Post by smitcat » Fri Dec 13, 2019 3:01 pm

ohai wrote:
Fri Dec 13, 2019 2:53 pm
randomguy wrote:
Fri Dec 13, 2019 1:38 pm
ohai wrote:
Fri Dec 13, 2019 11:44 am
wrongfunds wrote:
Fri Dec 13, 2019 9:06 am
BH forum seems to have definite antipathy towards the FIRE crowd in general. BH don't like FIRE individual who assume $30K as annual expenses and BH don't like $350K as annual expense either. They both are equally maligned.

Seems pretty ironic to me.
$350k is actually what people make in those places though. If, for instance, your job requires you to work in New York City, then that is what you're going to spend to have a comfortable standard of living by other areas' standards.

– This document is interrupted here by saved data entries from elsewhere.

This design comes from an exercise in tuning for small area and a short achievable clock period on the open sky130 flow, not from production work. No activity file was given, so power comes from the tool's default toggle rates.

==> flow/design.v <==
module alu(
             clk_p_i,
             reset_n_i,
             data_a_i,
             data_b_i,
             inst_i,
             data_o
             );
      input           clk_p_i;
      input           reset_n_i;
      input   [7:0]   data_a_i;
      input   [7:0]   data_b_i;
      input   [2:0]   inst_i;
      output reg  [15:0]  data_o;
      reg     [7:0]    data_a_d1_r;
      reg     [7:0]    data_b_d1_r;
      reg     [2:0]    inst_d1_r;
      wire    [7:0]    a = data_a_d1_r;
      wire    [7:0]    b = data_b_d1_r;
      wire             op_sub = (inst_d1_r == 3'b001);
      wire             op_abs = (inst_d1_r == 3'b101);
      wire             inv    = op_sub | (op_abs & a[7]);
      wire    [7:0]    x      = op_abs ? 8'b0 : b;
      wire    [7:0]    y      = a ^ {8{inv}};
      wire    [8:0]    s      = {1'b0, x} + {1'b0, y} + {8'b0, inv};
      wire             s8     = x[7] ^ y[7] ^ s[8];
      wire    [15:0]   prod;
      wire pp_0_0 = a[0] & b[0];
      wire pp_0_1 = a[0] & b[1];
      wire pp_0_2 = a[0] & b[2];
      wire pp_0_3 = a[0] & b[3];
      wire pp_0_4 = a[0] & b[4];
      wire pp_0_5 = a[0] & b[5];
      wire pp_0_6 = a[0] & b[6];
      wire pp_0_7 = ~(a[0] & b[7]);
      wire pp_1_0 = a[1] & b[0];
      wire pp_1_1 = a[1] & b[1];
      wire pp_1_2 = a[1] & b[2];
      wire pp_1_3 = a[1] & b[3];
      wire pp_1_4 = a[1] & b[4];
      wire pp_1_5 = a[1] & b[5];
      wire pp_1_6 = a[1] & b[6];
      wire pp_1_7 = ~(a[1] & b[7]);
      wire pp_2_0 = a[2] & b[0];
      wire pp_2_1 = a[2] & b[1];
      wire pp_2_2 = a[2] & b[2];
      wire pp_2_3 = a[2] & b[3];
      wire pp_2_4 = a[2] & b[4];
      wire pp_2_5 = a[2] & b[5];
      wire pp_2_6 = a[2] & b[6];
      wire pp_2_7 = ~(a[2] & b[7]);
      wire pp_3_0 = a[3] & b[0];
      wire pp_3_1 = a[3] & b[1];
      wire pp_3_2 = a[3] & b[2];
      wire pp_3_3 = a[3] & b[3];
      wire pp_3_4 = a[3] & b[4];
      wire pp_3_5 = a[3] & b[5];
      wire pp_3_6 = a[3] & b[6];
      wire pp_3_7 = ~(a[3] & b[7]);
      wire pp_4_0 = a[4] & b[0];
      wire pp_4_1 = a[4] & b[1];
      wire pp_4_2 = a[4] & b[2];
      wire pp_4_3 = a[4] & b[3];
      wire pp_4_4 = a[4] & b[4];
      wire pp_4_5 = a[4] & b[5];
      wire pp_4_6 = a[4] & b[6];
      wire pp_4_7 = ~(a[4] & b[7]);
      wire pp_5_0 = a[5] & b[0];
      wire pp_5_1 = a[5] & b[1];
      wire pp_5_2 = a[5] & b[2];
      wire pp_5_3 = a[5] & b[3];
      wire pp_5_4 = a[5] & b[4];
      wire pp_5_5 = a[5] & b[5];
      wire pp_5_6 = a[5] & b[6];
      wire pp_5_7 = ~(a[5] & b[7]);
      wire pp_6_0 = a[6] & b[0];
      wire pp_6_1 = a[6] & b[1];
      wire pp_6_2 = a[6] & b[2];
      wire pp_6_3 = a[6] & b[3];
      wire pp_6_4 = a[6] & b[4];
      wire pp_6_5 = a[6] & b[5];
      wire pp_6_6 = a[6] & b[6];
      wire pp_6_7 = ~(a[6] & b[7]);
      wire pp_7_0 = ~(a[7] & b[0]);
      wire pp_7_1 = ~(a[7] & b[1]);
      wire pp_7_2 = ~(a[7] & b[2]);
      wire pp_7_3 = ~(a[7] & b[3]);
      wire pp_7_4 = ~(a[7] & b[4]);
      wire pp_7_5 = ~(a[7] & b[5]);
      wire pp_7_6 = ~(a[7] & b[6]);
      wire pp_7_7 = a[7] & b[7];
      wire m_1, m_2; assign {m_2,m_1} = pp_0_6 + pp_1_5;
      wire m_3, m_4; assign {m_4,m_3} = pp_0_7 + pp_1_6 + pp_2_5;
      wire m_5, m_6; assign {m_6,m_5} = pp_3_4 + pp_4_3;
      wire m_7, m_8; assign {m_8,m_7} = pp_1_7 + pp_2_6 + pp_3_5;
      wire m_9, m_10; assign {m_10,m_9} = pp_4_4 + pp_5_3 + pp_6_2;
      wire m_11, m_12; assign {m_12,m_11} = pp_2_7 + pp_3_6 + pp_4_5;
      wire m_13, m_14; assign {m_14,m_13} = pp_0_4 + pp_1_3;
      wire m_15, m_16; assign {m_16,m_15} = pp_0_5 + pp_1_4 + pp_2_3;
      wire m_17, m_18; assign {m_18,m_17} = pp_3_2 + pp_4_1;
      wire m_19, m_20; assign {m_20,m_19} = m_1 + pp_2_4 + pp_3_3;
      wire m_21, m_22; assign {m_22,m_21} = pp_4_2 + pp_5_1 + pp_6_0;
      wire m_23, m_24; assign {m_24,m_23} = m_2 + m_3 + m_5;
      wire m_25, m_26; assign {m_26,m_25} = pp_5_2 + pp_6_1 + pp_7_0;
      wire m_27, m_28; assign {m_28,m_27} = m_4 + m_6 + m_7;
      wire m_29, m_30; assign {m_30,m_29} = m_9 + pp_7_1 + 1'b1;
      wire m_31, m_32; assign {m_32,m_31} = m_8 + m_10 + m_11;
      wire m_33, m_34; assign {m_34,m_33} = pp_5_4 + pp_6_3 + pp_7_2;
      wire m_35, m_36; assign {m_36,m_35} = m_12 + pp_3_7 + pp_4_6;
      wire m_37, m_38; assign {m_38,m_37} = pp_5_5 + pp_6_4 + pp_7_3;
      wire m_39, m_40; assign {m_40,m_39} = pp_4_7 + pp_5_6 + pp_6_5;
      wire m_41, m_42; assign {m_42,m_41} = pp_0_3 + pp_1_2;
      wire m_43, m_44; assign {m_44,m_43} = m_13 + pp_2_2 + pp_3_1;
      wire m_45, m_46; assign {m_46,m_45} = m_14 + m_15 + m_17;
      wire m_47, m_48; assign {m_48,m_47} = m_16 + m_18 + m_19;
      wire m_49, m_50; assign {m_50,m_49} = m_20 + m_22 + m_23;
      wire m_51, m_52; assign {m_52,m_51} = m_24 + m_26 + m_27;
      wire m_53, m_54; assign {m_54,m_53} = m_28 + m_30 + m_31;
      wire m_55, m_56; assign {m_56,m_55} = m_32 + m_34 + m_35;
      wire m_57, m_58; assign {m_58,m_57} = m_36 + m_38 + m_39;
      wire m_59, m_60; assign {m_60,m_59} = m_40 + pp_5_7 + pp_6_6;
      wire m_61, m_62; assign {m_62,m_61} = pp_0_2 + pp_1_1;
      wire m_63, m_64; assign {m_64,m_63} = m_41 + pp_2_1 + pp_3_0;
      wire m_65, m_66; assign {m_66,m_65} = m_42 + m_43 + pp_4_0;
      wire m_67, m_68; assign {m_68,m_67} = m_44 + m_45 + pp_5_0;
      wire m_69, m_70; assign {m_70,m_69} = m_46 + m_47 + m_21;
      wire m_71, m_72; assign {m_72,m_71} = m_48 + m_49 + m_25;
      wire m_73, m_74; assign {m_74,m_73} = m_50 + m_51 + m_29;
      wire m_75, m_76; assign {m_76,m_75} = m_52 + m_53 + m_33;
      wire m_77, m_78; assign {m_78,m_77} = m_54 + m_55 + m_37;
      wire m_79, m_80; assign {m_80,m_79} = m_56 + m_57 + pp_7_4;
      wire m_81, m_82; assign {m_82,m_81} = m_58 + m_59 + pp_7_5;
      wire m_83, m_84; assign {m_84,m_83} = m_60 + pp_6_7 + pp_7_6;
      wire [15:0] mra = {1'b1,m_84,m_82,m_80,m_78,m_76,m_74,m_72,m_70,m_68,m_66,m_64,m_62,m_61,pp_0_1,pp_0_0};
      wire [15:0] mrb = {1'b0,pp_7_7,m_83,m_81,m_79,m_77,m_75,m_73,m_71,m_69,m_67,m_65,m_63,pp_2_0,pp_1_0,1'b0};
      assign prod = mra + mrb;
      wire    [7:0]    rem;
      genvar k;
      generate
        for (k = 1; k <= 8; k = k + 1) begin : g_div
          wire [k-1:0] t;
          wire [k-1:0] r;
          wire [k:0]   d;
          wire         hi_zero;
          if (k == 1) begin : g_first
            assign t = b[7];
          end else begin : g_next
            assign t = {g_div[k-1].r, b[8-k]};
          end
          if (k == 8) begin : g_hz8
            assign hi_zero = 1'b1;
          end else begin : g_hz
            assign hi_zero = ~|a[7:k];
          end
          assign d = {1'b0, t} - {1'b0, a[k-1:0]};
          assign r = (hi_zero & ~d[k]) ? d[k-1:0] : t;
        end
      endgenerate
      assign rem = g_div[8].r;
      reg     [15:0]   ALU_d2_w;
      always@ (*)
      begin
          case(inst_d1_r)
            3'b000:    ALU_d2_w = {{7{s8}}, s8, s[7:0]};
            3'b001:    ALU_d2_w = {{7{s8}}, s8, s[7:0]};
            3'b010:    ALU_d2_w = prod;
            3'b011:    ALU_d2_w = {8'b0, a & b};
            3'b100:    ALU_d2_w = {8'b0, a ^ b};
            3'b101:    ALU_d2_w = {8'b0, s[7:0]};
            3'b110:    ALU_d2_w = {8'b0, s[8:1]};
            default:   ALU_d2_w = {8'b0, rem};
          endcase
      end
      always@(posedge clk_p_i)
          data_b_d1_r <= data_b_i;
      always@(posedge clk_p_i or negedge reset_n_i)
      begin
          if (reset_n_i == 1'b0)
          begin
            data_a_d1_r <= 0;
            inst_d1_r   <= 3'b011;
            data_o <= 0;
          end
          else
          begin
            data_a_d1_r <= data_a_i;
            inst_d1_r   <= inst_i;
            data_o <= ALU_d2_w;
          end
      end
endmodule
Settings: LEC_CHECK=0, ABC_AREA=1, CAP_MARGIN=20, CORE_MARGIN=2, CORE_UTILIZATION=40, SLEW_MARGIN=20; clock period 30.0 ns.
standard.sh (not shown) runs the stock make flow with config.mk's settings and CLKGATE_MAP_FILE= SYNTH_SCRIPT=/design/flow/synth_recipe.tcl, a recipe that flattens the netlist after the stock synthesis.
==> flow/flow/run.sh <==
#!/bin/bash
# Standard layout, but synthesis without the full/half-adder cell map so that
# ABC maps the adder logic itself (smaller and faster here).
set -o pipefail
cp standard.sh standard.sh.log.txt 2>/dev/null
export ADDER_MAP_FILE=
bash standard.sh finish > flow_standard.log 2>&1
The baseline completed without violations.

Of course, in retirement, it might not make sense, since you won't be geographically constrained to that degree.
350k is what some people make. The other 90% seem to get by on a lot less:) There is nothing wrong with choosing to spend more. Just don't pretend that it is necessary, That is a result of living in a bubble where all your friends make 350k so you think that level of spending is normal. It comes across as out of touch.
Ok, put it this way then. If you are the sort of person who has the choice to make $350k (and live that lifestyle), is it "normal" to choose to do it? To many people, it is even like an obligation - the best schools for kids, for example, is probably a primary motivation.
"To many people, it is even like an obligation - the best schools for kids, for example, is probably a primary motivation."
Keeping to the facts most folks in NY city make far less and take their lids schools seriously but commuting from areas where school are very good.
The NY City schools ratings compared to almost all adjoining areas within commuting distance is very easy to look up.

EnjoyIt
Posts: 4181
Joined: Sun Dec 29, 2013 8:06 pm

Re: Retiring at 24 - Extreme FIRE is it possible?

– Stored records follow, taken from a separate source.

From an optimization exercise on the open Yosys and OpenROAD flow, aimed at small area, a short achievable clock period and few clock cycles per item; shortcuts taken in it are not production practice. The RTL was checked by simulation tests, not by an equivalence proof against the original design.

Setup of JK:
==> flow/design.v <==
module mod_cu (
	input clk,
	input reset,
	input fit1,
	input fit3,
	input last,
	output reg busy,
	output reg p1
);
always @(posedge clk) begin
	if (reset) begin
		busy <= 1'b1;
		p1 <= 1'b1;
	end else if (busy) begin
		if (!(p1 & fit1)) begin
			p1 <= 1'b0;
			if (last)
				busy <= 1'b0;
		end
	end
end
endmodule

Post by EnjoyIt » Fri Dec 13, 2019 3:51 pm

LiterallyIronic wrote:
Fri Dec 13, 2019 10:58 am
smitcat wrote:
Thu Dec 12, 2019 11:33 am
LiterallyIronic wrote:
Thu Dec 12, 2019 11:21 am
I'm under the impression that you can retire at any age if you have 25x your annual expenses saved up.
"I'm under the impression that you can retire at any age if you have 25x your annual expenses saved up."
25X is a general rule that might work for a typical 25-30 year retirement given you believe in back testing.
For longer time periods and/or a more detailed description of longer time frames suggest you read the earlyrtirementnow site.
Start with the safe withdrawal rate series here....
https://earlyretirementnow.com/safe-wit ... te-series/
Oof, that article series is way, way above my pay grade. Not only do I not understand what's it's talking about, I can't stay interested in reading more than a few words at a time, so my eyes just skip around the page (which also contributes to me not understanding it, because I can't even force myself to read the text in order). Blah.

I'll just stick with the simple life. Save up my 25x and retire whenever I get to that $600k. And if I run into problems, I'll just cut back my spending. Don't know what I'd do with $2,000 per month with a paid off house, anyway.
I’m honestly amazed how someone can feel safe with $2k/month. Don’t get me wrong, I am impressed and not being judgmental. It would leave me with so little leeway if things do go as planned I would have a hard time trusting it and be able to live stress free.

I can see how it’s possible. Own a house in a low or no property tax state. House that is energy efficient so low utility costs. Free healthcare under the ACA. The rest is just food, cloths and entertainment.
A time to EVALUATE your jitters. | https://www.bogleheads.org/forum/viewtopic.php?f=10&t=79939&start=400#p5275418

stoptothink
Posts: 7865
Joined: Fri Dec 31, 2010 9:53 am

Re: Retiring at 24 - Extreme FIRE is it possible?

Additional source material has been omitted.